<<<<

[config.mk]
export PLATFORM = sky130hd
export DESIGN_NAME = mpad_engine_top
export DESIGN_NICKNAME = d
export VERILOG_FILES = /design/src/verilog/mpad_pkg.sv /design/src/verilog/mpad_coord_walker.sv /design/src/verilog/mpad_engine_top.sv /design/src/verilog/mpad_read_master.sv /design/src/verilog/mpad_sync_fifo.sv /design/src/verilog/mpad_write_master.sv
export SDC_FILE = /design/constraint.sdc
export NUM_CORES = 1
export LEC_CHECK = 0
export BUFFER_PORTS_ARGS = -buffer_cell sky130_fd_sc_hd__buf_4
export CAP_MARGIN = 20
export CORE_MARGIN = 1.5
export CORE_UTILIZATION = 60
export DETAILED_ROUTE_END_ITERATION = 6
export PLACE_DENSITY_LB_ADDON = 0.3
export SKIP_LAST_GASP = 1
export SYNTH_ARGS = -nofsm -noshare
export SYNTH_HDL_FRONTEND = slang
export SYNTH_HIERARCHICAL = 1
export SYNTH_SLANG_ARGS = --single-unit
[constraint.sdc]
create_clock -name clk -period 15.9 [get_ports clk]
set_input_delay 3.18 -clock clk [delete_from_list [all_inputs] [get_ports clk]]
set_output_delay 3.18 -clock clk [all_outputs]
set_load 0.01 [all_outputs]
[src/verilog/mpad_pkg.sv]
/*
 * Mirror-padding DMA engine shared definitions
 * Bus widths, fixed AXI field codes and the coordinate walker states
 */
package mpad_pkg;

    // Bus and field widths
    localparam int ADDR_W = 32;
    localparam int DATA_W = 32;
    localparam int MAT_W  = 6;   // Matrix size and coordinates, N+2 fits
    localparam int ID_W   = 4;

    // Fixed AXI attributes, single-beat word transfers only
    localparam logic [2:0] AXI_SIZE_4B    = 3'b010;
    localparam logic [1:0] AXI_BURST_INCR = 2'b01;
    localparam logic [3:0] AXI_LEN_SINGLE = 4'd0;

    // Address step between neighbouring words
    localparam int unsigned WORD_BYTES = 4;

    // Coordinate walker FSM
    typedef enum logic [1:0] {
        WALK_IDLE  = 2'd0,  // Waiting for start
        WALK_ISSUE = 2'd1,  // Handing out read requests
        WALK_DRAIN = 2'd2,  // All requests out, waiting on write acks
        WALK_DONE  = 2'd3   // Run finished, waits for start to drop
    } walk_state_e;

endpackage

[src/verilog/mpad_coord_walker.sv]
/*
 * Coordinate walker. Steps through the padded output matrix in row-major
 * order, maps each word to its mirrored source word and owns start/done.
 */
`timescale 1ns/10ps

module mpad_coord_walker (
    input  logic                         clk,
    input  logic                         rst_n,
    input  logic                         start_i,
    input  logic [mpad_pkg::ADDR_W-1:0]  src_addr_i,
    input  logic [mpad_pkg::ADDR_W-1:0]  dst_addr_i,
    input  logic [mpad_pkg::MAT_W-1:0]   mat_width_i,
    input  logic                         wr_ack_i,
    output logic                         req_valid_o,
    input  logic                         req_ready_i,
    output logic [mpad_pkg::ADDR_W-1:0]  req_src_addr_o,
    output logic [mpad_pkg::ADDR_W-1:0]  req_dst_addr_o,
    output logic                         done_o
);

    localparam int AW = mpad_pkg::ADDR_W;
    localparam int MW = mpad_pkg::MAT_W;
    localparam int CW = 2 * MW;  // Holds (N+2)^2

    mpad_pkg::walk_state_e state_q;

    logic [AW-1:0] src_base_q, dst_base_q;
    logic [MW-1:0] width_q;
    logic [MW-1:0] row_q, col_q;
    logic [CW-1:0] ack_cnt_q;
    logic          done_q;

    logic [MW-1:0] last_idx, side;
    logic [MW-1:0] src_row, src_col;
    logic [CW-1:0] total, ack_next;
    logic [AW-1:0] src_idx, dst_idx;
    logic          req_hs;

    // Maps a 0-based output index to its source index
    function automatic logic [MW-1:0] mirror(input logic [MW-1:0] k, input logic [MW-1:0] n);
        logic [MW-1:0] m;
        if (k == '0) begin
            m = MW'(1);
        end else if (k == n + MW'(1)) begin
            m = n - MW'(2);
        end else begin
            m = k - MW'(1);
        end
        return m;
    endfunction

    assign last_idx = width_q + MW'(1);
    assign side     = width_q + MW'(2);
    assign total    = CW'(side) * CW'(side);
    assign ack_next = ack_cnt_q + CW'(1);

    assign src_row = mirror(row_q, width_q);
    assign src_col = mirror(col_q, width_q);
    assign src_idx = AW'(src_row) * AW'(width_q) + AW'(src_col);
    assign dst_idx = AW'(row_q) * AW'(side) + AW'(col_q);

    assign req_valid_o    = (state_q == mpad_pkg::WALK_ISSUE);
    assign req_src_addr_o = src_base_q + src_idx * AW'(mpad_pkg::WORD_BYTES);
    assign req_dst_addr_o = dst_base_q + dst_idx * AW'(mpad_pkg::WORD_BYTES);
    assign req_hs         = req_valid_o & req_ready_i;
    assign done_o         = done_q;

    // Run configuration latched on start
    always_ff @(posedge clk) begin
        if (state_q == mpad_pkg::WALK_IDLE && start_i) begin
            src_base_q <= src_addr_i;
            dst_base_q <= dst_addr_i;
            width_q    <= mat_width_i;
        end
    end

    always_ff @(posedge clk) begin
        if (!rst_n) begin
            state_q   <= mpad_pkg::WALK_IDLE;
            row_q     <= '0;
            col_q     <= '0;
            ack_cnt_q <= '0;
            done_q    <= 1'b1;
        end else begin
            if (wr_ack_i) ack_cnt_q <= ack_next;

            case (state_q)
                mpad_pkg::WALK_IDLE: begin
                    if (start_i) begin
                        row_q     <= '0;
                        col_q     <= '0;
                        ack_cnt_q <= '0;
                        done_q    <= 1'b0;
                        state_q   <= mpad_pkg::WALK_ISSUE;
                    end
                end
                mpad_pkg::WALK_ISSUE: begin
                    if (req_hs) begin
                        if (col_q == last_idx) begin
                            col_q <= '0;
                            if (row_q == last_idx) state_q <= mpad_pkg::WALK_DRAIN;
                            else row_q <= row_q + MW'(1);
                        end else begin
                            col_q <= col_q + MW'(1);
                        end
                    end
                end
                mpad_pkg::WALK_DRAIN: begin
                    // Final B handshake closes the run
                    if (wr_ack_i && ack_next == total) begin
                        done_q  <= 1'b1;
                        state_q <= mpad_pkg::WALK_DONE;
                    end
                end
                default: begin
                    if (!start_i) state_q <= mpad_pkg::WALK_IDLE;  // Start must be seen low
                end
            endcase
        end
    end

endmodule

>>>>

§ **Directions**: Give the lines of the material above again, exactly, from its first line through the line that contains "export DESIGN_NICKNAME = d" and no further.

§ **Your solution**:
[config.mk]
export PLATFORM = sky130hd
export DESIGN_NAME = mpad_engine_top
export DESIGN_NICKNAME = d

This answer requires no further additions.